Another reason why the cored are so feared is due to the second change that binding a core brings about, core evolution. Each time that a core goes through a number of cycles determined by its type, it gains the ability to mutate into something stronger.
After reaching the final cycle and meeting conditions unique to each variant, cores can evolve and reach a higher stage. This process isn’t well understood, despite a staggering amount of time and money spent analyzing it from the outside.
While the details are murky, there are some rules that apply to all known cores. Uncored individuals are limited to two skill slots. When a person binds a stage-zero core they gain one more, and that is only the beginning. Evolving to the next stage increases the skill slots on the core by a number equal to its new stage plus one, allowing for complex and synergistic skillsets. Additionally, every time that a core reaches the next stage, it grants more attribute points per cycle and its ultimate becomes more powerful.
Ultimate abilities are the third and final power granted by cores. They come in two broad categories, active and passive abilities. Active ultimates are more powerful in any given moment but have limitations on their use. Passives are always on, and thus utterly reliable under any circumstances.

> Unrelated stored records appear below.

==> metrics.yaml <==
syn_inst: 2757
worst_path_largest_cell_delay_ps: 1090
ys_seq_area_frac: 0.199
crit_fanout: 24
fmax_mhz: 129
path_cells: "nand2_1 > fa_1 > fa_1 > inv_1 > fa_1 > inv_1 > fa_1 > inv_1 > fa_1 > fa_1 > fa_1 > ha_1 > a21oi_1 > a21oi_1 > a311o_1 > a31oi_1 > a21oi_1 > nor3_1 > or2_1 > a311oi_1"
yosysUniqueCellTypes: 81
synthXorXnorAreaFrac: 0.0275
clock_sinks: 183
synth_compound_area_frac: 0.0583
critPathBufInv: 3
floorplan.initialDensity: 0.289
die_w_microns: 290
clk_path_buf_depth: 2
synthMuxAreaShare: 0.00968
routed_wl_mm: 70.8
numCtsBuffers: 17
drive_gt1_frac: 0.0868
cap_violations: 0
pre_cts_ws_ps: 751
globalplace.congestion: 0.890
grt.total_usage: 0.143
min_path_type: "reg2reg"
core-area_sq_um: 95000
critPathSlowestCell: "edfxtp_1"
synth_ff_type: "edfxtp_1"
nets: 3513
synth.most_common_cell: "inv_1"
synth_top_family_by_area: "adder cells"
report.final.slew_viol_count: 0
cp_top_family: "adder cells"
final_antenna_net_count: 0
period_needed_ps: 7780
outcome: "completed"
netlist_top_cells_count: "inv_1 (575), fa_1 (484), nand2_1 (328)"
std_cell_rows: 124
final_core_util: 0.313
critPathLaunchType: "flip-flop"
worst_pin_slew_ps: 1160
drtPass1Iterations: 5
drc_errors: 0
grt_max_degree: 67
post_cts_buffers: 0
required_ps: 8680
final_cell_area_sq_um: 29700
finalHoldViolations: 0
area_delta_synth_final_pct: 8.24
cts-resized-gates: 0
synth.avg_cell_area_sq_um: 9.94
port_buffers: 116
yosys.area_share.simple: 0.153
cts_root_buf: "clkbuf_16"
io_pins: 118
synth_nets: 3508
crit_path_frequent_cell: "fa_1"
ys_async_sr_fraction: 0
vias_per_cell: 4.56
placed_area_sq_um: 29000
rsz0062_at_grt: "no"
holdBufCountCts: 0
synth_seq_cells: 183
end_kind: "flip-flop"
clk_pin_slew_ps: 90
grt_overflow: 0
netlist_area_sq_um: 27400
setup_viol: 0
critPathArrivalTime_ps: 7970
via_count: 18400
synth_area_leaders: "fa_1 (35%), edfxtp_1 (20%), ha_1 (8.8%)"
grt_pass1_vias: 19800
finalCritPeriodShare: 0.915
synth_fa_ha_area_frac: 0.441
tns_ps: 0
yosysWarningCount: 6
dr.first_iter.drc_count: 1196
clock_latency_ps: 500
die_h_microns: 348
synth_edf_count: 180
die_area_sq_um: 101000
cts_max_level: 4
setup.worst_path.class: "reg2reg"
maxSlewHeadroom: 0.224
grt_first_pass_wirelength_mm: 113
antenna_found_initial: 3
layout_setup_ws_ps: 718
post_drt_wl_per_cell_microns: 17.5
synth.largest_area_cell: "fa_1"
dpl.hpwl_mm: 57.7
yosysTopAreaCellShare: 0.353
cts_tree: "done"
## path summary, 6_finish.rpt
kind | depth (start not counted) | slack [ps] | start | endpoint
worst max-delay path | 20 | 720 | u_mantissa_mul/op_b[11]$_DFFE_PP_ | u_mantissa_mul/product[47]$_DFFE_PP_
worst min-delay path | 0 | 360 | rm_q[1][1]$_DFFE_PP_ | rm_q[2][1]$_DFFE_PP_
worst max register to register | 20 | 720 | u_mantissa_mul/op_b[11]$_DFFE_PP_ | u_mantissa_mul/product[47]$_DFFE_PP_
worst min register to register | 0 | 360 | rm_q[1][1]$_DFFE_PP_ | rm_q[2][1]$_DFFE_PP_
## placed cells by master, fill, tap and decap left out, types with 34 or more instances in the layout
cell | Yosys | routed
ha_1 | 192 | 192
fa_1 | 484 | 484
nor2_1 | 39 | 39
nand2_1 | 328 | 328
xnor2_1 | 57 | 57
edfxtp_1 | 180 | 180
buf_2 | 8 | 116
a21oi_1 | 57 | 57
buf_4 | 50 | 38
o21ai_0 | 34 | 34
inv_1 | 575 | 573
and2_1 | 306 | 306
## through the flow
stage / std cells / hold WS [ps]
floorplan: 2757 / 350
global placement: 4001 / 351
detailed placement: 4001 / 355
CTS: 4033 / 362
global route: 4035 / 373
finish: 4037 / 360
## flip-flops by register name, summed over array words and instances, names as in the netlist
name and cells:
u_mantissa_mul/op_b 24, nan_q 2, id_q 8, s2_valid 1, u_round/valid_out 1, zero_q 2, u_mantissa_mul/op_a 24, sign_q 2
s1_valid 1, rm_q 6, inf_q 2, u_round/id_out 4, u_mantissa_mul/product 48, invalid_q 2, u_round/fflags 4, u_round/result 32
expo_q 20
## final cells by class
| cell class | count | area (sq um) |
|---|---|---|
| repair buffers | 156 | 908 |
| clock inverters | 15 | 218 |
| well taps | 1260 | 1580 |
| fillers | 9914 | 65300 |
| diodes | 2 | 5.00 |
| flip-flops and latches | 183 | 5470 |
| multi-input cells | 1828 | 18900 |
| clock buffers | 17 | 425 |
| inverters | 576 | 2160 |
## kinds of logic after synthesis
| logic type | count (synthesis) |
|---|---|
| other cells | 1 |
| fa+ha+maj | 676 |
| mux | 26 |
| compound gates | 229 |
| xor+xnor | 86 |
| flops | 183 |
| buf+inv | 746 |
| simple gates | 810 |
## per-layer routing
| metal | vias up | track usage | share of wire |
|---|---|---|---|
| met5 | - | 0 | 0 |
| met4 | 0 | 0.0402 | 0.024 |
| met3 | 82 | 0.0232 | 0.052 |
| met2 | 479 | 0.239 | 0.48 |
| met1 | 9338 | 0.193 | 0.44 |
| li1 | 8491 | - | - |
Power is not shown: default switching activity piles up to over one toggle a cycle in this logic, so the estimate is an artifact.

The exception to this dichotomy is the variant known as basic cores. Basic cores have no ultimate abilities unless they evolve into another type at later stages. But that doesn’t mean they are worse than rarer cores. Basic cores grant an extra attribute point per cycle and have less restrictions for completing each stage.
As any fan of the feed knows well, some of the most dangerous people on Ord started off with a basic core.
Taking all of that into account, Edge needed to find a way to make his skillset seem normal, starting with which powers he would choose to reveal. Since how he obtained skills and ranked them up was completely unique, he had to come up with a plausible way to conceal the truth.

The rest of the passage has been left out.